Higher U.S. yields and tighter policy expectations usually weigh on Indian IT companies. They can lower growth valuations, slow client technology spending, shift focus to cost control instead of new projects, and prompt foreign selling from emerging markets.
The drop follows a brief rebound in IT stocks the prior week. The sector has faced pressure through much of 2026 over fears that fast AI progress may disrupt traditional services.
Analyst Sudeep Shah of SBI Securities advised avoiding the stock, citing a bearish trend. Momentum indicators have weakened, with RSI falling after approaching 60, and the price has moved below the Bollinger Band midline plus several moving averages.
Harshal Dasani of INVasset PMS noted the setup now tests a possible breakdown. The 9% fall after a 6.53% rebound last week indicates the recovery was likely a dead-cat bounce. He views the Rs 2,400-2,450 zone as key resistance until strong volume returns.

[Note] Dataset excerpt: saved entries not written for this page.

===== config.mk =====
export PLATFORM = sky130hd
export DESIGN_NAME = fetch_pc_unit
export DESIGN_NICKNAME = d
export VERILOG_FILES = /design/src/rtl/rv32_pkg.sv /design/src/rtl/fetch_fifo.sv /design/src/rtl/fetch_pc_unit.sv
export SDC_FILE = /design/constraint.sdc
export NUM_CORES = 1
export LEC_CHECK = 0
export CORE_UTILIZATION = 45
export DETAILED_ROUTE_END_ITERATION = 6
export PLACE_DENSITY_LB_ADDON = 0.2
export RECOVER_POWER = 50
export SLEW_MARGIN = 20
export SYNTH_ARGS = -nofsm -noshare
export SYNTH_HDL_FRONTEND = slang
export SYNTH_SLANG_ARGS = --single-unit
export TNS_END_PERCENT = 5

===== constraint.sdc =====
create_clock -name clk -period 7.59 [get_ports clk]
set_input_delay 0.759 -clock clk [delete_from_list [all_inputs] [get_ports clk]]
set_output_delay 0.759 -clock clk [all_outputs]
set_load 0.005 [all_outputs]

===== src/rtl/rv32_pkg.sv =====
// ---------------------------------------------------------------------------
// rv32_pkg
// Shared types for the fetch front end.
//   NOP_INSTR      : canonical RV32I NOP (addi x0, x0, 0) shown to decode when idle
//   fetch_state_t  : fetch control state (boot, running, halted on misaligned target)
//   fetch_entry_t  : one buffered fetch result, {pc, inst}
// ---------------------------------------------------------------------------
package rv32_pkg;

  localparam logic [31:0] NOP_INSTR = 32'h0000_0013;

  typedef enum logic [1:0] {
    FS_BOOT,
    FS_RUN,
    FS_FAULT
  } fetch_state_t;

  typedef struct packed {
    logic [31:0] pc;
    logic [31:0] inst;
  } fetch_entry_t;

endpackage


===== src/rtl/fetch_fifo.sv =====
// ---------------------------------------------------------------------------
// fetch_fifo
// Synchronous FIFO of fetch_entry_t used as the instruction buffer between
// the imem response port and decode. The head is visible combinationally.
// clr empties the FIFO and takes priority over push/pop in the same cycle.
// The caller never pushes when full nor pops when empty.
// Ports:
//   clk, rst      clock, asynchronous active-high reset (control only)
//   clr           synchronous clear
//   push, wdata   write one entry
//   pop           retire the head entry
//   rdata         head entry
//   empty         no entries held
//   count         number of entries held (0..DEPTH)
// ---------------------------------------------------------------------------
module fetch_fifo
  import rv32_pkg::*;
#(
  parameter int DEPTH = 2
) (
  input  logic                       clk,
  input  logic                       rst,
  input  logic                       clr,
  input  logic                       push,
  input  fetch_entry_t               wdata,
  input  logic                       pop,
  output fetch_entry_t               rdata,
  output logic                       empty,
  output logic [$clog2(DEPTH):0]     count
);

  localparam int AW = $clog2(DEPTH);
  localparam int CW = AW + 1;

  fetch_entry_t   mem [DEPTH];
  logic [AW-1:0]  wr_ptr;
  logic [AW-1:0]  rd_ptr;
  logic [CW-1:0]  cnt;

  // Storage carries data only; it needs no reset.
  always_ff @(posedge clk) begin
    if (push && !clr) begin
      mem[wr_ptr] <= wdata;
    end
  end

  // DEPTH is a power of two, so the pointers wrap naturally.
  always_ff @(posedge clk or posedge rst) begin
    if (rst) begin
      wr_ptr <= '0;
      rd_ptr <= '0;
      cnt    <= '0;
    end else if (clr) begin
      wr_ptr <= '0;
      rd_ptr <= '0;
      cnt    <= '0;
    end else begin
      if (push) begin
        wr_ptr <= wr_ptr + AW'(1);
      end
      if (pop) begin
        rd_ptr <= rd_ptr + AW'(1);
      end
      case ({push, pop})
        2'b10:   cnt <= cnt + CW'(1);
        2'b01:   cnt <= cnt - CW'(1);
        default: cnt <= cnt;
      endcase
    end
  end

  assign rdata = mem[rd_ptr];
  assign empty = (cnt == '0);
  assign count = cnt;

endmodule


===== src/rtl/fetch_pc_unit.sv =====
// ---------------------------------------------------------------------------
// fetch_pc_unit
// Owns the architectural fetch PC. Issues word fetches on a valid/ready imem
// port, buffers in-order responses in fetch_fifo, presents {pc, inst} to
// decode, and applies EX redirects (PCSel) with same-cycle IF/ID and ID/EX
// flushes. Responses to requests issued before a redirect are counted in
// drop_cnt and discarded when they arrive.
// A redirect to a non word-aligned target halts fetching (FS_FAULT) until a
// redirect to an aligned target arrives.
// Ports:
//   clk, rst                     clock, asynchronous active-high reset
//   imem_req_valid/ready/addr    fetch request channel
//   imem_rsp_valid/data          in-order response channel (always accepted)
//   PCSel, target_EX             EX redirect request and target
//   stall_IF                     hold the decode-side output
//   inst_valid_ID, inst_ID, pc_ID  decode-side instruction (NOP when invalid)
//   flush_IF_ID, flush_ID_EX     pipeline kills, asserted in redirect cycles
//   fetch_misalign               fetch halted on a misaligned target
// Optional build macro FETCH_PERF_CNT_EN adds redirect_cnt and
// drop_cnt_total (redirect cycles and discarded responses, wrap at 2^32).
// ---------------------------------------------------------------------------
module fetch_pc_unit
  import rv32_pkg::*;
#(
  parameter logic [31:0] RESET_PC        = 32'h0000_0000,
  parameter int          FIFO_DEPTH      = 2,
  parameter int          MAX_OUTSTANDING = 2
) (
  input  logic        clk,
  input  logic        rst,
  output logic        imem_req_valid,
  input  logic        imem_req_ready,
  output logic [31:0] imem_req_addr,
  input  logic        imem_rsp_valid,
  input  logic [31:0] imem_rsp_data,
  input  logic        PCSel,
  input  logic [31:0] target_EX,
  input  logic        stall_IF,
  output logic        inst_valid_ID,
  output logic [31:0] inst_ID,
  output logic [31:0] pc_ID,
  output logic        flush_IF_ID,
  output logic        flush_ID_EX,
  output logic        fetch_misalign
`ifdef FETCH_PERF_CNT_EN
  ,
  output logic [31:0] redirect_cnt,
  output logic [31:0] drop_cnt_total
`endif
);

  localparam int             CW      = $clog2(FIFO_DEPTH) + 1;
  localparam logic [CW:0]    DEPTH_L = (CW+1)'(FIFO_DEPTH);
  localparam logic [CW-1:0]  MAX_L   = CW'(MAX_OUTSTANDING);

  fetch_state_t   state_q;
  fetch_state_t   state_d;
  logic [31:0]    pc;
  logic [31:0]    rsp_pc;
  logic [CW-1:0]  outstanding;
  logic [CW-1:0]  drop_cnt;

  logic           target_misaligned;
  logic [CW:0]    occupancy;
  logic           req_fire;
  logic           fifo_push;
  logic           fifo_pop;
  logic           fifo_empty;
  logic [CW-1:0]  fifo_count;
  fetch_entry_t   fifo_head;
  fetch_entry_t   fifo_wdata;

  assign target_misaligned = |target_EX[1:0];
  // Requests already accepted plus entries already buffered must fit the FIFO,
  // so every response that is not dropped always finds a free slot.
  assign occupancy = {1'b0, outstanding} + {1'b0, fifo_count};

  always_ff @(posedge clk or posedge rst) begin
    if (rst) begin
      state_q <= FS_BOOT;
    end else begin
      state_q <= state_d;
    end
  end

  always_comb begin
    state_d        = state_q;
    imem_req_valid = 1'b0;
    fetch_misalign = 1'b0;
    flush_IF_ID    = PCSel;
    flush_ID_EX    = PCSel;
    case (state_q)
      FS_BOOT: begin
        state_d = (PCSel && target_misaligned) ? FS_FAULT : FS_RUN;
      end
      FS_RUN: begin
        imem_req_valid = !PCSel && (outstanding < MAX_L) && (occupancy < DEPTH_L);
        if (PCSel && target_misaligned) begin
          state_d = FS_FAULT;
        end
      end
      FS_FAULT: begin
        fetch_misalign = 1'b1;
        if (PCSel && !target_misaligned) begin
          state_d = FS_RUN;
        end
      end
      default: begin
        state_d = FS_BOOT;
      end
    endcase
  end

  assign imem_req_addr = pc;
  assign req_fire      = imem_req_valid && imem_req_ready;
  // A response arriving in a redirect cycle is stale and never pushed.
  assign fifo_push     = imem_rsp_valid && !PCSel && (drop_cnt == '0);
  assign fifo_pop      = !fifo_empty && !stall_IF && !PCSel;
  assign fifo_wdata    = '{pc: rsp_pc, inst: imem_rsp_data};

  always_ff @(posedge clk or posedge rst) begin
    if (rst) begin
      pc          <= RESET_PC;
      rsp_pc      <= RESET_PC;
      outstanding <= '0;
      drop_cnt    <= '0;
    end else begin
      outstanding <= outstanding + CW'(req_fire) - CW'(imem_rsp_valid);
      if (PCSel) begin
        pc       <= target_EX;
        rsp_pc   <= target_EX;
        // Everything still in flight after this cycle belongs to the old path.
        drop_cnt <= outstanding - CW'(imem_rsp_valid);
      end else begin
        if (req_fire) begin
          pc <= pc + 32'd4;
        end
        if (fifo_push) begin
          rsp_pc <= rsp_pc + 32'd4;
        end
        if (imem_rsp_valid && (drop_cnt != '0)) begin
          drop_cnt <= drop_cnt - CW'(1);
        end
      end
    end
  end

  fetch_fifo #(
    .DEPTH (FIFO_DEPTH)
  ) u_fifo (
    .clk   (clk),
    .rst   (rst),
    .clr   (PCSel),
    .push  (fifo_push),
    .wdata (fifo_wdata),
    .pop   (fifo_pop),
    .rdata (fifo_head),
    .empty (fifo_empty),
    .count (fifo_count)
  );

  // When nothing is buffered, pc_ID points at the next expected response.
  assign inst_valid_ID = !fifo_empty;
  assign inst_ID       = fifo_empty ? NOP_INSTR : fifo_head.inst;
  assign pc_ID         = fifo_empty ? rsp_pc    : fifo_head.pc;

`ifdef FETCH_PERF_CNT_EN
  logic rsp_dropped;
  assign rsp_dropped = imem_rsp_valid && (PCSel || (drop_cnt != '0));

  always_ff @(posedge clk or posedge rst) begin
    if (rst) begin
      redirect_cnt   <= '0;
      drop_cnt_total <= '0;
    end else begin
      redirect_cnt   <= redirect_cnt + 32'(PCSel);
      drop_cnt_total <= drop_cnt_total + 32'(rsp_dropped);
    end
  end
`endif

endmodule


==> results of run 1 <==
## layout make-up
class / count / area [um2]
fillers: 1619 / 7910
clock inverters: 15 / 108
flip-flops and latches: 202 / 5700
well taps: 265 / 332
repair buffers: 176 / 1740
multi-input cells: 492 / 3160
diodes: 1 / 2.50
clock buffers: 25 / 583
inverters: 16 / 60.1
## power groups by stage
| stage | clock network (mW) | registers, mW | logic, mW |
|---|---|---|---|
| after floorplan | 0 | 1.38 | 0.313 |
| after global placement | 0 | 1.40 | 0.600 |
| after detailed placement | 0 | 1.41 | 0.607 |
| after CTS | 1.02 | 1.39 | 0.609 |
| after global routing | 1.08 | 1.40 | 0.658 |
| final | 1.00 | 1.39 | 0.592 |
## Yosys cell counts (8+ instances only)
library cell | instances | area share
edfxtp_1 | 128 | 0.42
nand2_1 | 86 | 0.036
dfrtp_1 | 74 | 0.20
o21ai_0 | 74 | 0.041
mux2i_1 | 65 | 0.072
nor2_1 | 51 | 0.021
nand4_1 | 30 | 0.021
clkbuf_1 | 29 | 0.012
xor2_1 | 28 | 0.027
nand3_1 | 24 | 0.013
xnor2_1 | 17 | 0.016
inv_1 | 15 | 0.0062
a21oi_1 | 11 | 0.0061
nor3_1 | 11 | 0.0061
mux2_2 | 10 | 0.012
a21boi_0 | 8 | 0.0066
and2_1 | 8 | 0.0055
o211ai_1 | 8 | 0.0066
## worst max path at each step
stage,start,end,slack [ns],cells past startpoint
6_report,PCSel,u_fifo.mem[1][11],2.88,5
5_1_grt,PCSel,u_fifo.mem[1][60],2.33,5
4_1_cts,u_fifo.rd_ptr,pc_ID[20],3.83,4
3_5_place_dp,PCSel,imem_req_addr[13],3.77,8
3_3_place_gp,PCSel,imem_req_addr[13],3.84,8
2_1_floorplan,PCSel,u_fifo.mem[0][0],1.28,4
## state kept, by name (all words and copies together), names as in the netlist
name,count
u_fifo.mem,128
imem_req_addr,32
outstanding,2
drop_cnt,2
rsp_pc,32
u_fifo.rd_ptr,1
state_q,2
u_fifo.count,2
u_fifo.wr_ptr,1
## cell families after synthesis
logic type	after synthesis	synth area share
adder cells (fa/ha/maj)	7	0.0105
buffers and inverters	56	0.0250
AND/OR/NAND/NOR	247	0.134
multiplexers	75	0.0842
flip-flops	202	0.629
AO/OA/AOI/OAI	118	0.0747
XOR/XNOR	45	0.0435
## per-layer routing
layer,vias up,global-route usage,routed length [um]
met5,-,0,0
met4,0,0.0521,274
met3,20,0.0350,1400
met2,223,0.301,8660
met1,3044,0.278,9380
li1,3066,-,-
==> flow_summary_export.csv, run 1 <==
group,metric,value,unit
status,status,"finished, violations left",
status,violations,"capacitance limit, slew limit",
place,dp_cells,1151,
cts,clock-root-buffer,"clkbuf_16",
cts,clock-sinks,202,
cts,cts_setup_buffers,0,
synth,ys_types,49,
critical_path,rrSetupSlack,3.91,ns
cts,hold_buffers,0,
cts,cts_made_buffers,22,
critical_path,r2r_cells,8,
sta,holdWs,0.514,ns
critical_path,cpPeakStageDelay,1.80,ns
synth,postSynthAreaPerCell,12.1,um2
floorplanning,dieArea,20700,um2
cts,clockBufferDepth,3,
critical_path,cp_num_buf_inv,4,
critical_path,worstSetupPathType,"in -> reg",
critical_path,cp.required,7.72,ns
finish,fin_nets,987,
hold_path,hp-class,"reg -> reg",
sta,max_freq,212,MHz
grt,grt_pass1_vias,6034,
finish,area_delta_synth_final,28.9,%
critical_path,end_kind,"flop",
cts,htree_num_levels,1,
hold_path,holdPathStages,0,
synth,async_flop_share,0.366,
route,drt_pass1_iterations,5,
synth,synth_edf_count,128,
sta,finalSetupTns,0,ns
sta,rsz0062_at_grt,"no",
grt,grt.total_usage,0.194,
critical_path,r2r-start,"u_fifo.count[0]",
hold_path,hold_path.startpoint,"rsp_pc[0]",
finish,drive_gt1_frac,0.0659,
critical_path,start_kind,"primary input",
synth,synth_area,9060,um2
sta,setup-violations-final,0,
floorplanning,coreArea,19600,um2
pwr,p_clk_frac,0.336,
critical_path,reg2reg_to,"imem_req_addr[13]",
synth,ys_ff_latch,202,
sta,slew_viol_final,65,
place,gp_congestion,0.827,
critical_path,crit_slowest_cell,"clkbuf_1",
critical_path,crit_chain,"buf_2 > clkbuf_1 > inv_1 > and3_2 > buf_4",
flow_run,cap_violations,1,
cts,clk_pin_slew,0.06,ns
critical_path,worst_ep_arrival_time,4.84,ns
route,drc,0,
sta,finClkSkew,0.00722,ns
grt,antenna_found_initial,1,
floorplanning,io_pins,171,
floorplanning,start_util,0.463,
route,wl_per_cell,16.5,um
sta,layout_setup_ws,2.88,ns
pwr,seqPwrFrac,0.465,
synth,yosys_warnings,0,
place,place_area,11000,um2
cts,cts_tree,"yes",
cts,post_cts_resize_count,0,
sta,hold_viol_final,0,
floorplanning,die_h,144,um
place,place_hpwl,12600,um
synth,yosysSeqAreaShare,0.629,
critical_path,cp_max_fo,64,
place,portBuffers,170,
route,drtIter0Drc,356,
sta,fin_crit_sh,0.620,
floorplanning,die_x,144,um
pwr,p_int,2.19,mW
pwr,sw_frac_of_total,0.266,
finish,fin_util,0.596,
sta,fin_crit,4.71,ns
synth,synth_nets,827,
pwr,power_density,255,nW/um2
route,via_per_inst,5.33,
grt,overflow,0,
pwr,combPwrFrac,0.198,
hold_path,min_to,"u_fifo.mem[0][32]",
finish,mostFrequentLayoutCells,"128 x edfxtp_1, 110 x clkdlybuf4s50_1, 86 x nand2_1",
synth,synthCells,750,
sta,relSlewSlack,-0.702,
synth,synth-main-ff-cell,"edfxtp_1",
route,ant_nets,0,
finish,fin_area,11700,um2
route,routed_wl,19700,um
route,num_vias,6353,
grt,grt_pass1_wl,31400,um
place,dp_slack,3.77,ns
floorplanning,num_rows,51,
grt,grt_max_degree,97,
pwr,p_leak,4.13,nW
pwr,total_power,2.98,mW
finish,fin_cells,1192,
finish,final_common_cell,"edfxtp_1",
critical_path,cp_top_family,"buffers and inverters",
pwr,p_sw,0.792,mW
sta,worst_slew_pin_slew,2.55,ns
cts,insertion_delay,0.49,ns
pwr,peakVddDrop,0.168,mV
Note: power is estimated with default switching activity, not from simulation.
==> run 2: changes to the inputs <==
==> constraint.sdc (replaced) <==
create_clock -name clk -period 4.8 [get_ports clk]
set_input_delay 0.48 -clock clk [delete_from_list [all_inputs] [get_ports clk]]
set_output_delay 0.48 -clock clk [all_outputs]
set_load 0.005 [all_outputs]
==> run 2 against run 1 <==
Compared with the run above: clock-buffer cell count grew 9; critical endpoint is now flush_IF_ID; the flow still finishes with violations (capacitance limit, slew limit); sequential power grew 59%; total power is 66% higher; clock power is 80% higher; combinational power grew 60%; sequential share of layout area fell by 0.74 points.
==> flow_summary_export.csv, run 2 (same netlist as run 1, synthesis figures left out) <==
group,metric,value,unit
sta,rsz0062_at_grt,"no",
critical_path,crit_chain,"clkbuf_1 > clkbuf_1 > clkdlybuf4s50_1",
cts,clock-root-buffer,"clkbuf_16",
pwr,peakVddDrop,0.226,mV
sta,fin_crit_sh,0.785,
critical_path,critical_path_depth,3,
route,ant_nets,0,
cts,cts_tree,"yes",
hold_path,hold_path.startpoint,"rsp_pc[1]",
finish,fin_cells,1197,
place,place_hpwl,13300,um
critical_path,cp_common_cell,"clkbuf_1",
sta,max_freq,265,MHz
place,gp_congestion,0.831,
finish,fin_nets,992,
sta,worst_slew_pin_slew,2.64,ns
floorplanning,die_h,144,um
pwr,sw_frac_of_total,0.252,
critical_path,rrSetupSlack,1.67,ns
pwr,p_sw,1.25,mW
floorplanning,coreArea,19600,um2
hold_path,hp-class,"reg -> reg",
route,num_vias,6308,
pwr,power_density,417,nW/um2
pwr,combPwrFrac,0.191,
sta,finClkSkew,0.00898,ns
cts,htree_num_levels,1,
grt,grt_pass1_wl,31400,um
grt,overflow,0,
cts,post_cts_resize_count,0,
sta,slew_viol_final,64,
finish,fin_area,11900,um2
critical_path,end_kind,"primary output",
floorplanning,die_x,144,um
critical_path,reg2reg_to,"imem_req_addr[13]",
route,drc,0,
finish,mostFrequentLayoutCells,"128 x edfxtp_1, 109 x clkdlybuf4s50_1, 86 x nand2_1",
floorplanning,start_util,0.463,
finish,fin_util,0.606,
cts,clk_pin_slew,0.06,ns
pwr,total_power,4.95,mW
grt,grt_pass1_vias,6123,
finish,drive_gt1_frac,0.0687,
place,dp_cells,1155,
critical_path,worstSetupStartpoint,"PCSel",
cts,cts_setup_buffers,0,
floorplanning,num_rows,51,
sta,layout_setup_ws,1.03,ns
route,drt_pass1_iterations,5,
floorplanning,io_pins,171,
critical_path,cp_num_buf_inv,3,
sta,holdWs,0.521,ns
finish,final_common_cell,"edfxtp_1",
pwr,p_int,3.70,mW
sta,relSlewSlack,-0.762,
finish,multi_input_area,3170,um2
pwr,seqPwrFrac,0.446,
status,status,"finished, violations left",
critical_path,r2r-start,"u_fifo.count[0]",
finish,largest_reg_flops,128,
route,drtIter0Drc,360,
grt,grt_max_degree,65,
cts,insertion_delay,0.49,ns
critical_path,cp.required,4.32,ns
cts,clockBufferDepth,3,
grt,antenna_found_initial,1,
critical_path,cp_top_family,"buffers and inverters",
sta,fin_crit,3.77,ns
critical_path,r2r_cells,9,
floorplanning,dieArea,20700,um2
cts,cts_made_buffers,22,
place,dp_slack,1.70,ns
finish,fill_cells,1590,
grt,grt.total_usage,0.196,
finish,top_register,"u_fifo.mem",
critical_path,start_kind,"primary input",
place,place_area,11000,um2
finish,area_delta_synth_final,30.9,%
sta,setup-violations-final,0,
sta,hold_viol_final,0,
place,portBuffers,170,
pwr,p_leak,4.23,nW
cts,clock-sinks,202,
route,wl_per_cell,16.8,um
cts,hold_buffers,0,
route,via_per_inst,5.27,
flow_run,cap_violations,1,
finish,ff_latch_area,5700,um2
critical_path,critPathCapture,"flush_IF_ID",
sta,finalSetupTns,0,ns
critical_path,worstSetupPathType,"in -> out",
pwr,p_clk_frac,0.363,
critical_path,crit_slowest_cell,"clkbuf_1",
route,routed_wl,20100,um
critical_path,worst_ep_arrival_time,3.29,ns
status,violations,"capacitance limit, slew limit",
critical_path,cp_max_fo,63,
critical_path,cpPeakStageDelay,1.88,ns
-- run 2: power by group through the flow --
stage | clock network (mW) | logic [mW] | registers, mW
5_1_grt | 1.91 | 1.05 | 2.23
3_3_place_gp | 0 | 0.947 | 2.24
3_5_place_dp | 0 | 0.960 | 2.24
6_report | 1.80 | 0.947 | 2.21
2_1_floorplan | 0 | 0.495 | 2.18
4_1_cts | 1.84 | 0.964 | 2.21
-- run 2: worst min path at each step --
| stage | depth (start not counted) | slack [ns] | endpoint |
|---|---|---|---|
| final | 0 | 0.52 | u_fifo.mem[0][33] |
| after global routing | 0 | 0.52 | u_fifo.mem[0][33] |
| after CTS | 2 | 0.43 | rsp_pc[28] |
| after detailed placement | 0 | 0.49 | u_fifo.mem[0][33] |
| after global placement | 0 | 0.50 | u_fifo.mem[0][33] |
| after floorplan | 0 | 0.46 | u_fifo.mem[0][32] |
-- run 2: worst register-to-register path, cell delays in order, from the launching register on --
cell and delay [ns]:
dfrtp_1 0.45, and2_1 0.18, fa_1 0.35, nor4_1 0.31
and4b_1 0.23, buf_4 0.25, inv_2 0.23, or4_1 0.60
xnor2_1 0.14, mux2_2 0.26
-- run 2: per-layer routing --
metal / share of wire / up-vias / wire (um) / GRT usage
li1: - / 3073 / - / -
met3: 0.064 / 28 / 1280 / 0.0330
met4: 0.015 / 0 / 296 / 0.0510
met5: 0 / - / 0 / 0
met2: 0.45 / 200 / 9040 / 0.308
met1: 0.47 / 3007 / 9460 / 0.281
-- run 2: final cells by class --
type / instances / area share
timing repair buffer: 181 / 0.152
antenna: 1 / 0.000211
clock inverter: 6 / 0.00875
clock buffer: 34 / 0.0581
inverter: 16 / 0.00506
multi-input combinational: 492 / 0.267
tap: 265 / 0.0280
sequential: 202 / 0.480
==> run 3: changes to the inputs <==
==> constraint.sdc (replaced) <==
create_clock -name clk -period 3.1 [get_ports clk]
set_input_delay 0.31 -clock clk [delete_from_list [all_inputs] [get_ports clk]]
set_output_delay 0.31 -clock clk [all_outputs]
set_load 0.005 [all_outputs]
==> run 3 against run 2 <==
Compared with the run above: the run still ends with capacitance limit, slew limit left; die area unchanged; cell area unchanged; via count increased by 0.92%; critical path type is now reg -> out.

TCS shares are down over 32% since January and about 37% over the past year.
In the March quarter, consolidated net profit rose 12% year-on-year to Rs 13,718 crore while revenue grew 10% to Rs 70,698 crore. The firm declared a final dividend of Rs 31 per share and won three large deals worth $12 billion in total contract value. Quarterly revenue increased 5.4%, constant-currency growth was 1.2%, and operating margin reached 25.3%.